WHAT’S IN THE NEW LUMP O’COAL THIS YEAR??!! WELL, WE’VE ADDED TONS OF NEW FUNCTIONS AND FEATURES THAT YOU’LL NEVER NEED OR GET A CHANCE TO IMPLEMENT. IN FACT, WE’VE EVEN CREATED SOME VERY SPECIAL AND HIGHLY EXPENSIVE UPGRADE OPTIONS THAT MAKE THE TCO OF THIS PRODUCT MORE PRICEY AND WORTHLESS THAN EVER.

WE’VE TAKEN THE SAME FUNCTIONS AND FEATURES YOU’VE GROWN ACCUSTOMED TO THE LAST THREE DECADES AND ADDED THINGS LIKE GRC AND SOA. MAYBE, IF WE CAN STILL FIND SOMEONE WHO KNOWS HOW THIS SOFTWARE WORKS, WE CAN EVEN MAKE IT MULTI-TENANT.

No matter how much someone is screaming how innovative they are, I’ll be the judge of what’s really innovative.

I feel like I’m in the bottom of an innovation chasm. I’ve got all of the cool gadgets from the last decade or two and I can’t see anything new coming out. Even if I wanted to do my part to help the economy recover, I can’t. There’s nothing new to buy.

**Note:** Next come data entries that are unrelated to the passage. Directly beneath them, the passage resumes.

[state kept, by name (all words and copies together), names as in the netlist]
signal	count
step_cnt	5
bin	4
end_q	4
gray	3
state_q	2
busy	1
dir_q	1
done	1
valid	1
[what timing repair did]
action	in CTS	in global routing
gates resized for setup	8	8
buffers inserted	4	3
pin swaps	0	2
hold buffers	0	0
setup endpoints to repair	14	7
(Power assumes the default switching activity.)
**src/rtl/shift_sequencer_pkg.sv**
```systemverilog
// Shared encodings for the iterative shift/rotate sequencer.
// Also holds small decode helpers used by the datapath stage.
package shift_sequencer_pkg;

  localparam logic [1:0] OP_ROL = 2'b00;
  localparam logic [1:0] OP_SLL = 2'b01;
  localparam logic [1:0] OP_ROR = 2'b10;
  localparam logic [1:0] OP_SRL = 2'b11;

  typedef enum logic [1:0] {
    StIdle  = 2'b00,
    StShift = 2'b01,
    StDone  = 2'b10
  } state_e;

  // op[1] selects direction, op[0] clear means the displaced bits wrap around
  function automatic logic op_is_right(input logic [1:0] op);
    return op[1];
  endfunction

  function automatic logic op_is_rotate(input logic [1:0] op);
    return ~op[0];
  endfunction

endpackage

```
**src/rtl/shift_sequencer_if.sv**
```systemverilog
// Request/result bundle between the execute stage and the shift sequencer.
interface shift_sequencer_if #(
    parameter int unsigned Width = 16,
    parameter int unsigned CntW  = 4
) ();

    logic             Start;
    logic [1:0]       Op;
    logic [Width-1:0] In;
    logic [CntW-1:0]  Cnt;
    logic             Busy;
    logic             Done;
    logic [Width-1:0] Out;

    modport master (
        output Start, Op, In, Cnt,
        input  Busy, Done, Out
    );

    modport slave (
        input  Start, Op, In, Cnt,
        output Busy, Done, Out
    );

endinterface

```
**src/rtl/dff.sv**
```systemverilog
// Register cell with synchronous active-high reset to zero.
module dff #(
    parameter int unsigned Width = 1
) (
    input  logic             clk_i,
    input  logic             rst_i,
    input  logic [Width-1:0] d_i,
    output logic [Width-1:0] q_o
);

    always_ff @(posedge clk_i) begin
        if (rst_i) begin
            q_o <= '0;
        end else begin
            q_o <= d_i;
        end
    end

endmodule

```
**src/rtl/mux2_1.sv**
```systemverilog
// Single-bit 2:1 multiplexer cell.
module mux2_1 (
    input  logic a_i,
    input  logic b_i,
    input  logic sel_i,
    output logic y_o
);

    assign y_o = sel_i ? b_i : a_i;

endmodule

```
**src/rtl/shift_sequencer_stage.sv**
```systemverilog
// One power-of-two shift/rotate stage; amount is 2^stage_i, bypassed when en_i is low.
module shift_stage
  import shift_sequencer_pkg::*;
#(
    parameter int unsigned Width  = 16,
    parameter int unsigned StageW = 2
) (
    input  logic [Width-1:0]  data_i,
    input  logic [1:0]        op_i,
    input  logic [StageW-1:0] stage_i,
    input  logic              en_i,
    output logic [Width-1:0]  result_o
);

    int unsigned      amt;
    logic [Width-1:0] left_shift;
    logic [Width-1:0] right_shift;
    logic [Width-1:0] left_wrap;
    logic [Width-1:0] right_wrap;
    logic [Width-1:0] base;
    logic [Width-1:0] wrap;
    logic [Width-1:0] fill;
    logic             dir_right;
    logic             rotate;

    assign dir_right = op_is_right(op_i);
    assign rotate    = op_is_rotate(op_i);

    // amt never exceeds Width/2, so the wrap shifts stay inside the word
    always_comb begin
        amt         = 32'd1 << stage_i;
        left_shift  = data_i << amt;
        right_shift = data_i >> amt;
        left_wrap   = data_i >> (Width - amt);
        right_wrap  = data_i << (Width - amt);
    end

    for (genvar i = 0; i < Width; i++) begin : g_bit
        mux2_1 u_base_mux (
            .a_i  (left_shift[i]),
            .b_i  (right_shift[i]),
            .sel_i(dir_right),
            .y_o  (base[i])
        );

        mux2_1 u_wrap_mux (
            .a_i  (left_wrap[i]),
            .b_i  (right_wrap[i]),
            .sel_i(dir_right),
            .y_o  (wrap[i])
        );

        mux2_1 u_fill_mux (
            .a_i  (1'b0),
            .b_i  (wrap[i]),
            .sel_i(rotate),
            .y_o  (fill[i])
        );

        mux2_1 u_en_mux (
            .a_i  (data_i[i]),
            .b_i  (base[i] | fill[i]),
            .sel_i(en_i),
            .y_o  (result_o[i])
        );
    end

endmodule

```
**src/rtl/shift_sequencer.sv**
```systemverilog
// Iterative barrel shifter: applies shifts of 8, 4, 2, 1 over four cycles, then pulses Done.
// Out is only written on the final stage, so an aborted operation never reaches it.
module shift_sequencer
  import shift_sequencer_pkg::*;
#(
    parameter int unsigned Width = 16,
    parameter int unsigned CntW  = 4
) (
    input  logic               clk,
    input  logic               rst,
    shift_sequencer_if.slave   bus_io
);

    localparam int unsigned StageW = (CntW > 1) ? $clog2(CntW) : 1;

    logic [1:0]        state_raw_q;
    state_e            state_q;
    state_e            state_d;
    logic [Width-1:0]  data_q;
    logic [Width-1:0]  data_d;
    logic [CntW-1:0]   cnt_q;
    logic [CntW-1:0]   cnt_d;
    logic [1:0]        op_q;
    logic [1:0]        op_d;
    logic [StageW-1:0] stage_q;
    logic [StageW-1:0] stage_d;
    logic [Width-1:0]  out_q;
    logic [Width-1:0]  out_d;
    logic [Width-1:0]  stage_res;
    logic              busy;
    logic              done;

    assign state_q = state_e'(state_raw_q);

    dff #(.Width(2)) u_state_reg (
        .clk_i(clk),
        .rst_i(rst),
        .d_i  (state_d),
        .q_o  (state_raw_q)
    );

    dff #(.Width(Width)) u_data_reg (
        .clk_i(clk),
        .rst_i(rst),
        .d_i  (data_d),
        .q_o  (data_q)
    );

    dff #(.Width(CntW)) u_cnt_reg (
        .clk_i(clk),
        .rst_i(rst),
        .d_i  (cnt_d),
        .q_o  (cnt_q)
    );

    dff #(.Width(2)) u_op_reg (
        .clk_i(clk),
        .rst_i(rst),
        .d_i  (op_d),
        .q_o  (op_q)
    );

    dff #(.Width(StageW)) u_stage_reg (
        .clk_i(clk),
        .rst_i(rst),
        .d_i  (stage_d),
        .q_o  (stage_q)
    );

    dff #(.Width(Width)) u_out_reg (
        .clk_i(clk),
        .rst_i(rst),
        .d_i  (out_d),
        .q_o  (out_q)
    );

    shift_stage #(
        .Width (Width),
        .StageW(StageW)
    ) u_stage (
        .data_i  (data_q),
        .op_i    (op_q),
        .stage_i (stage_q),
        .en_i    (cnt_q[stage_q]),
        .result_o(stage_res)
    );

    always_comb begin
        state_d = state_q;
        data_d  = data_q;
        cnt_d   = cnt_q;
        op_d    = op_q;
        stage_d = stage_q;
        out_d   = out_q;
        busy    = 1'b0;
        done    = 1'b0;

        unique case (state_q)
            StIdle: begin
                if (bus_io.Start) begin
                    state_d = StShift;
                    data_d  = bus_io.In;
                    cnt_d   = bus_io.Cnt;
                    op_d    = bus_io.Op;
                    stage_d = StageW'(CntW - 1);
                end
            end
            StShift: begin
                busy    = 1'b1;
                data_d  = stage_res;
                stage_d = stage_q - 1'b1;
                if (stage_q == '0) begin
                    out_d   = stage_res;
                    state_d = StDone;
                end
            end
            StDone: begin
                done = 1'b1;
                // Back-to-back request: no idle bubble between operations
                if (bus_io.Start) begin
                    state_d = StShift;
                    data_d  = bus_io.In;
                    cnt_d   = bus_io.Cnt;
                    op_d    = bus_io.Op;
                    stage_d = StageW'(CntW - 1);
                end else begin
                    state_d = StIdle;
                end
            end
            default: begin
                state_d = StIdle;
            end
        endcase
    end

    assign bus_io.Busy = busy;
    assign bus_io.Done = done;
    assign bus_io.Out  = out_q;

endmodule

```
**src/flat_wrapper.sv**
```systemverilog
// flat-port wrapper written by rule: the top's interface ports become plain ports
module shift_sequencer_flat import shift_sequencer_pkg::*;
#(
    parameter int unsigned Width = 16,
    parameter int unsigned CntW  = 4
)
  (clk, rst, bus_io_Start, bus_io_Op, bus_io_In, bus_io_Cnt, bus_io_Busy, bus_io_Done, bus_io_Out);
  shift_sequencer_if #(.Width(Width), .CntW(CntW)) bus_io_i ();
  input  logic clk;
  input  logic rst;
  input wire logic [$bits(bus_io_i.Start)-1:0] bus_io_Start;
  input wire logic [$bits(bus_io_i.Op)-1:0] bus_io_Op;
  input wire logic [$bits(bus_io_i.In)-1:0] bus_io_In;
  input wire logic [$bits(bus_io_i.Cnt)-1:0] bus_io_Cnt;
  output wire logic [$bits(bus_io_i.Busy)-1:0] bus_io_Busy;
  output wire logic [$bits(bus_io_i.Done)-1:0] bus_io_Done;
  output wire logic [$bits(bus_io_i.Out)-1:0] bus_io_Out;
  assign bus_io_i.Start = bus_io_Start;
  assign bus_io_i.Op = bus_io_Op;
  assign bus_io_i.In = bus_io_In;
  assign bus_io_i.Cnt = bus_io_Cnt;
  assign bus_io_Busy = bus_io_i.Busy;
  assign bus_io_Done = bus_io_i.Done;
  assign bus_io_Out = bus_io_i.Out;
  shift_sequencer #(.Width(Width), .CntW(CntW)) u_core (.clk(clk), .rst(rst), .bus_io(bus_io_i));
endmodule
```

What’s passing for new these days is merely incrementalism. Incremental innovation has replaced real breakthroughs.

Incrementalism is rampant in the ERP space. The recipe is so familiar that it’s shopworn: take one really old package from the 1980s, re-platform it to SOA and then acquire a few complementary add-on products and, presto, you’re suddenly market relevant again. Bull.

I need proof that innovation is really occurring out there. Instead, we see headlines like these:

- ERP vendors raising $ billions in debt to pay for their acquisitions and to build up cash reserves for new acquisitions - cell phone/PDA makers releasing new products that can’t or won’t work on carriers’ networks or can’t enable a number of the new capabilities within it

Geoffrey Moore’s last book, Dealing With Darwin, is a great read. He stipulates that there are certain kinds of innovations and some, like incremental innovations, are appropriate at specific points in a product’s life cycle. Well, in that case, someone needs to send a few dozen copies of that book to all of the ERP vendors out there. Almost to a one, these firms are all piling on the incremental innovation space. Certainly there’s some room for something all new, amazing and ground-breaking.

I’ll take Geoff’s work and create my own addendum. Herewith are my laws of technology innovation:

First: Acquisitions aren’t the same as innovation. If they were, we’d see a different definition in the dictionary for innovation.

Second: If you innovate and no one can/will use it, it may not really be innovation.

Third: Vision is not the same as innovation. We’re not suggesting everyone on your team has to have 20/20 vision. No, we think you need people who are empathetic, well-read, cosmopolitan, imaginative and inspiring. You need people who can both imagine the future and can build the team, projects, etc. to make the future happen.

Fourth: Talking about innovation is not the same as innovation. If that were the case, the PowerPoint decks everyone emails me would be worth billions.

Fifth: Innovation takes daring, imagination, a sense of urgency and skill. If your firm’s glorious leader is long on financial deal making, financial engineering, sales quota enforcement or managing his personal stock option package, he/she may not be the best example of an innovation leader.

Sixth: Great firms are masters of innovation and exploitation. Some firms are brilliant at lifting other firm’s ideas. These fast followers can ramp up and exploit other firm’s innovations to great market success. Innovators can design brilliant solutions to real problems. But, the truly great excel at both.

Seventh: Being committed to innovation is not (I repeat, not) the same as being innovative. Oh, the misdirection this causes the average technology buyer. How many times have buyers postponed a major technology purchase because their favorite tech vendor has promised to some day, maybe, possibly (but not commit this to a written contract) deliver the new technology, application, vertical extension or functionality.